Problem: Go through the records underneath and count the lines that include the string "within". Give nothing but the number.

Stored dataset items:
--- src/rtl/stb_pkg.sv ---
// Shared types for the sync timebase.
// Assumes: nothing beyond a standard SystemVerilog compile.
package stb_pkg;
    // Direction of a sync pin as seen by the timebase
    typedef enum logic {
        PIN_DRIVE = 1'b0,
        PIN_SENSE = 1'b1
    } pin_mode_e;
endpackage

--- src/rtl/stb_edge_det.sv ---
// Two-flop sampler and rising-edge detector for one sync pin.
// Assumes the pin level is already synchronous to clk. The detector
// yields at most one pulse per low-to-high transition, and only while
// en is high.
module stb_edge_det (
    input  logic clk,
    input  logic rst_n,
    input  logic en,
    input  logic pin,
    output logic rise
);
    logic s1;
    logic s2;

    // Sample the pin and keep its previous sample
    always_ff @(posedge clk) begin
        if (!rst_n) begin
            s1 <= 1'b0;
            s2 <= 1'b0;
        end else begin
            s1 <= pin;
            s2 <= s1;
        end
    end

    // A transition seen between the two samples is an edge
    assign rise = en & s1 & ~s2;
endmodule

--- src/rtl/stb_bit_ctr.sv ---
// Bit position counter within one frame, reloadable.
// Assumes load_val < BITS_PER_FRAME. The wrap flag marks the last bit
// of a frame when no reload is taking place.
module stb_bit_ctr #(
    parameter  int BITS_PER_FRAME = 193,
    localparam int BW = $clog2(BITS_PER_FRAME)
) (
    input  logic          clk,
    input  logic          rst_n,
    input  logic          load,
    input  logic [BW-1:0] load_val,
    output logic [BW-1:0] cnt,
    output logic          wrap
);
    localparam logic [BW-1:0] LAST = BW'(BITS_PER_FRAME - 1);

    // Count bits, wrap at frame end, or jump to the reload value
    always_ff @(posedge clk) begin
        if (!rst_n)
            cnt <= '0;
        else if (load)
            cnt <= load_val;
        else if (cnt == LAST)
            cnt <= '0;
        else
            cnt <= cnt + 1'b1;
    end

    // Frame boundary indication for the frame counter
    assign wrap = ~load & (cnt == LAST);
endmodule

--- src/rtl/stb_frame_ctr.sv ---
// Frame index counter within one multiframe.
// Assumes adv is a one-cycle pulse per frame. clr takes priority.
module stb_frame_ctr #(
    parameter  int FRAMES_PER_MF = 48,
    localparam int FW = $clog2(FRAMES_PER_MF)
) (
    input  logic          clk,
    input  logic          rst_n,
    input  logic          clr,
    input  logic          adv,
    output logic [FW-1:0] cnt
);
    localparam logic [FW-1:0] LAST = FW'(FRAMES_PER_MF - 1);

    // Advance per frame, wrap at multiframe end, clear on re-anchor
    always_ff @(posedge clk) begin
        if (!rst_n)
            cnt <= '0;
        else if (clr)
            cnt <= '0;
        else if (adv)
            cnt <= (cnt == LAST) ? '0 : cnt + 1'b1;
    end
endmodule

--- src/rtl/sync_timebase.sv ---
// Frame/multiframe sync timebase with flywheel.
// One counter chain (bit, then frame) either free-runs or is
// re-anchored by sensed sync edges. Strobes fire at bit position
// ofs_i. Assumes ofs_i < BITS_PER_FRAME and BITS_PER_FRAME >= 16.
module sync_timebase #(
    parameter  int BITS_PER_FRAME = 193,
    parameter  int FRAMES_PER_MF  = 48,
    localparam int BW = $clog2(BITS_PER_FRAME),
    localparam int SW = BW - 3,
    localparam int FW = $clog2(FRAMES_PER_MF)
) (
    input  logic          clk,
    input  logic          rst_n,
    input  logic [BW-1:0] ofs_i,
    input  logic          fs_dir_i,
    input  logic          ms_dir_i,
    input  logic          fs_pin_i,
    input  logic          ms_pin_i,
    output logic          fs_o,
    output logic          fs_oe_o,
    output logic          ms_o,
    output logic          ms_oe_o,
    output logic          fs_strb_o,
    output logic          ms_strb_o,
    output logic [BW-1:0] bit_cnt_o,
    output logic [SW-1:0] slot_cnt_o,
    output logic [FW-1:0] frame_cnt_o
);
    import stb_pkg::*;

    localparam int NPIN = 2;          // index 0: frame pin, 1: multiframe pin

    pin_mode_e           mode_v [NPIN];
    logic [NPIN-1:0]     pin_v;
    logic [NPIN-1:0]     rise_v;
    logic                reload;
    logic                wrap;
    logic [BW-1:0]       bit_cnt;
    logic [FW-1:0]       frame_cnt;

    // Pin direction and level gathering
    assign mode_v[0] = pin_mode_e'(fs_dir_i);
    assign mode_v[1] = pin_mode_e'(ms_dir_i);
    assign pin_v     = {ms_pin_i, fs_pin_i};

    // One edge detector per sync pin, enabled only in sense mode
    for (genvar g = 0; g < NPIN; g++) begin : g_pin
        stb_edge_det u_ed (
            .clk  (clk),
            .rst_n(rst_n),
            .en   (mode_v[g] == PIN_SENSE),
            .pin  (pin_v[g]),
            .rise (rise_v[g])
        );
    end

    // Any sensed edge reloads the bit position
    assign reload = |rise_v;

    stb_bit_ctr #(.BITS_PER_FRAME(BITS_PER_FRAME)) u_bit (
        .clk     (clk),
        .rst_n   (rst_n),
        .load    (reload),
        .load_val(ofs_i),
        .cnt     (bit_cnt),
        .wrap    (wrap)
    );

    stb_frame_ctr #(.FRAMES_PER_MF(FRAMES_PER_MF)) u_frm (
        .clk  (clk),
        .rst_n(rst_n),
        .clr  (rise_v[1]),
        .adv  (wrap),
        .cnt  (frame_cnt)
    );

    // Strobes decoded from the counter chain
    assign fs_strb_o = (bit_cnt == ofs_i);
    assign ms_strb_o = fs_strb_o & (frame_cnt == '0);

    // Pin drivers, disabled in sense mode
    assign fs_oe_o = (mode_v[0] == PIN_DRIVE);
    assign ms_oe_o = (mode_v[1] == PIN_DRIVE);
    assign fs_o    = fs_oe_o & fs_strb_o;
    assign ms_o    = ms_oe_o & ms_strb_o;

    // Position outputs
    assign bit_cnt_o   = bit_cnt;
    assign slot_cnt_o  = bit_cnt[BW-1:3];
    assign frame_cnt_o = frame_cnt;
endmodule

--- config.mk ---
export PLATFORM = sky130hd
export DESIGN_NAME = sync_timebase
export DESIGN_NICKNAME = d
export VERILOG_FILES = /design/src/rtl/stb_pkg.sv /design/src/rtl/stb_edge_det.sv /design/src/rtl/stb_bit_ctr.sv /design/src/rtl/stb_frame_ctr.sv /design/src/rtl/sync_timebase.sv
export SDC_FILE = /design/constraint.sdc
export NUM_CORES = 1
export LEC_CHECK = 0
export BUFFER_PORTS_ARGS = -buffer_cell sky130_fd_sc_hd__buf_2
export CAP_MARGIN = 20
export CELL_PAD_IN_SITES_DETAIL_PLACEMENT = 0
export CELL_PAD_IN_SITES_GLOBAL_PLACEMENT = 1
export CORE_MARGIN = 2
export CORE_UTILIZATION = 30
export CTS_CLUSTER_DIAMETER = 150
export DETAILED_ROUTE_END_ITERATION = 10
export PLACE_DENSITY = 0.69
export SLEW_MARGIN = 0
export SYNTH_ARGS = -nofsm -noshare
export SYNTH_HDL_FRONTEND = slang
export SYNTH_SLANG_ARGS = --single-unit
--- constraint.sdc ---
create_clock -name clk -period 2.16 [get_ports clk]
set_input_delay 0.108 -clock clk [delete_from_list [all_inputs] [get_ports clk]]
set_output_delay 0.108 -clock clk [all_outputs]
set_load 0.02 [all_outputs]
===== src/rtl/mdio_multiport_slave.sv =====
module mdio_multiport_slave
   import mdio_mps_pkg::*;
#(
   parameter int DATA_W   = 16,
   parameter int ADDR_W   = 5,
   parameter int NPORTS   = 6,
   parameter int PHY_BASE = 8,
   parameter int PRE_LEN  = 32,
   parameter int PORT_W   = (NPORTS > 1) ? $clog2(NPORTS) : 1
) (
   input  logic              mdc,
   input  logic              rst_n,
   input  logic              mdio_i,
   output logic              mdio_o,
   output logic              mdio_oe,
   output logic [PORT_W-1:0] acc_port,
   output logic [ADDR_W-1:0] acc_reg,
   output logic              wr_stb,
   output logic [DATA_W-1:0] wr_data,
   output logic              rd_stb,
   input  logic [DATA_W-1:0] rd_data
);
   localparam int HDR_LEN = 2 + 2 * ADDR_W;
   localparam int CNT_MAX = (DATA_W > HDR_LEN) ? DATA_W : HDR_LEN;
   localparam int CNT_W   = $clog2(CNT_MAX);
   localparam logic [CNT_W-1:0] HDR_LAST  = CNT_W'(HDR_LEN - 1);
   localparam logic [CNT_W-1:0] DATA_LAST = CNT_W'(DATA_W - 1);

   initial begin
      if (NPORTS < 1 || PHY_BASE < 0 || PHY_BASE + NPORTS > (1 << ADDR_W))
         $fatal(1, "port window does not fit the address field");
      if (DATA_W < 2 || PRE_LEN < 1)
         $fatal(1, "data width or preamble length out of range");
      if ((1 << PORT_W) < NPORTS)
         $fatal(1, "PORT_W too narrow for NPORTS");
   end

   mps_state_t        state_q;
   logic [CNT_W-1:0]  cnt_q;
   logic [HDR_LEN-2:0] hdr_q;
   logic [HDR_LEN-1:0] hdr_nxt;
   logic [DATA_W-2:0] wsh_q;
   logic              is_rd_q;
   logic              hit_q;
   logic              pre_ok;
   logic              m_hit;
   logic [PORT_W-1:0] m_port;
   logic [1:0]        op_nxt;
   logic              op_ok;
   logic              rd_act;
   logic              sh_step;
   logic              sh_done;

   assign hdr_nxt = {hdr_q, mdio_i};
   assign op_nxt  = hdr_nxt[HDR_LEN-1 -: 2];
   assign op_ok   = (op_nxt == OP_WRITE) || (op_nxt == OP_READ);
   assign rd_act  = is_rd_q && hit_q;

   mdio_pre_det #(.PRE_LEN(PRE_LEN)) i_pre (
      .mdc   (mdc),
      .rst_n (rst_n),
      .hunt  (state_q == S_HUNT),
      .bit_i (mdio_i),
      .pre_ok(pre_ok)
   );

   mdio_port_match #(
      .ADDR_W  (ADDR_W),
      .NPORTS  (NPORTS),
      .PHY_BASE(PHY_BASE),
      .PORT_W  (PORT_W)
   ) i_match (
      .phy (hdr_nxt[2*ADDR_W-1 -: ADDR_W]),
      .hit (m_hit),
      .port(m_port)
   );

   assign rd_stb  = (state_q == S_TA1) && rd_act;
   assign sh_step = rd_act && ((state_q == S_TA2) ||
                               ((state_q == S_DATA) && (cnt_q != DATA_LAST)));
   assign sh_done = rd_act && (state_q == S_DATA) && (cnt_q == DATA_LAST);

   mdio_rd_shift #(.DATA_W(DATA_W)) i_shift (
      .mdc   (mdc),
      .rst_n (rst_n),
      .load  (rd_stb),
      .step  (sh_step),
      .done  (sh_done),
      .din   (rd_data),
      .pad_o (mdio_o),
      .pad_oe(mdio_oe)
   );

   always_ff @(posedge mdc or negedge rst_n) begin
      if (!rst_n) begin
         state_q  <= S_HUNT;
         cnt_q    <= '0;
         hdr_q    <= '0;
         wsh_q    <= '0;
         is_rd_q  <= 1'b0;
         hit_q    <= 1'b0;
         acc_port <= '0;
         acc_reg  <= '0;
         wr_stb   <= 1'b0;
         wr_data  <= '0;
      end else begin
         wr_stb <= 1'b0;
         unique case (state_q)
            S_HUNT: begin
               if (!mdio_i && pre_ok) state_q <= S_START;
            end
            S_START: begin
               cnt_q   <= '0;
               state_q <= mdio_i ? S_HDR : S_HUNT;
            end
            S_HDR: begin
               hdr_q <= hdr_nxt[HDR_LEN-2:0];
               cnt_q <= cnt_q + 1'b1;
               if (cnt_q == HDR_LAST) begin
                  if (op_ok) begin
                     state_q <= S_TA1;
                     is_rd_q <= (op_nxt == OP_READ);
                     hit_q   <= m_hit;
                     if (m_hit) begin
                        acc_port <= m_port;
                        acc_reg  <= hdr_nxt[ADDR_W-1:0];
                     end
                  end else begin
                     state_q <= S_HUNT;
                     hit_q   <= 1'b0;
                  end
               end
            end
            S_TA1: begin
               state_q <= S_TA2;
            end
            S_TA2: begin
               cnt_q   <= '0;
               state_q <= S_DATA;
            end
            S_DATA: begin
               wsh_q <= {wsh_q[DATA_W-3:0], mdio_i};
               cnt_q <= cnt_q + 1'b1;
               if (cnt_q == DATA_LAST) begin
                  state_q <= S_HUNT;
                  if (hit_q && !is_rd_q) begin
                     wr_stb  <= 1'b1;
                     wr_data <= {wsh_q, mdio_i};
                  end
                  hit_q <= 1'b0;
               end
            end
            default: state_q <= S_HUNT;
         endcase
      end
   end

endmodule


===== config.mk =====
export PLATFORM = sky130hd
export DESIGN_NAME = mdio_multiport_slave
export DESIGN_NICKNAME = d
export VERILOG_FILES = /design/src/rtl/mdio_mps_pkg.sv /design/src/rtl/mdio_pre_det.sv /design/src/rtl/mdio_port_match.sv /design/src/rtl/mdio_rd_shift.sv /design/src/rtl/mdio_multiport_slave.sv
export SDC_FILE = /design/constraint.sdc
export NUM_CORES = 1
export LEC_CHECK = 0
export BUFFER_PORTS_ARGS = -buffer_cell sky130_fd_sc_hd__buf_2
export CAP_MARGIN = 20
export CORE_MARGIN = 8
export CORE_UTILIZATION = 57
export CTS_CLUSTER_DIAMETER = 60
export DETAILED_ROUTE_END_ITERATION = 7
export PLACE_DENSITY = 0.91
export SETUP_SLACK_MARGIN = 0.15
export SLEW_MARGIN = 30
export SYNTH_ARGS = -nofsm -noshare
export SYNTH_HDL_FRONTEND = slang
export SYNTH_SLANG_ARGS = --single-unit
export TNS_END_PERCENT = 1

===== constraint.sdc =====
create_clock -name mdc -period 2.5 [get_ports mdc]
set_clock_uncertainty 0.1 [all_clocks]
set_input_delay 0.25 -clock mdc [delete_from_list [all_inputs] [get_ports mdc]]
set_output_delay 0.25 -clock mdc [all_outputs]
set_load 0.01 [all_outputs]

Exercise response: 2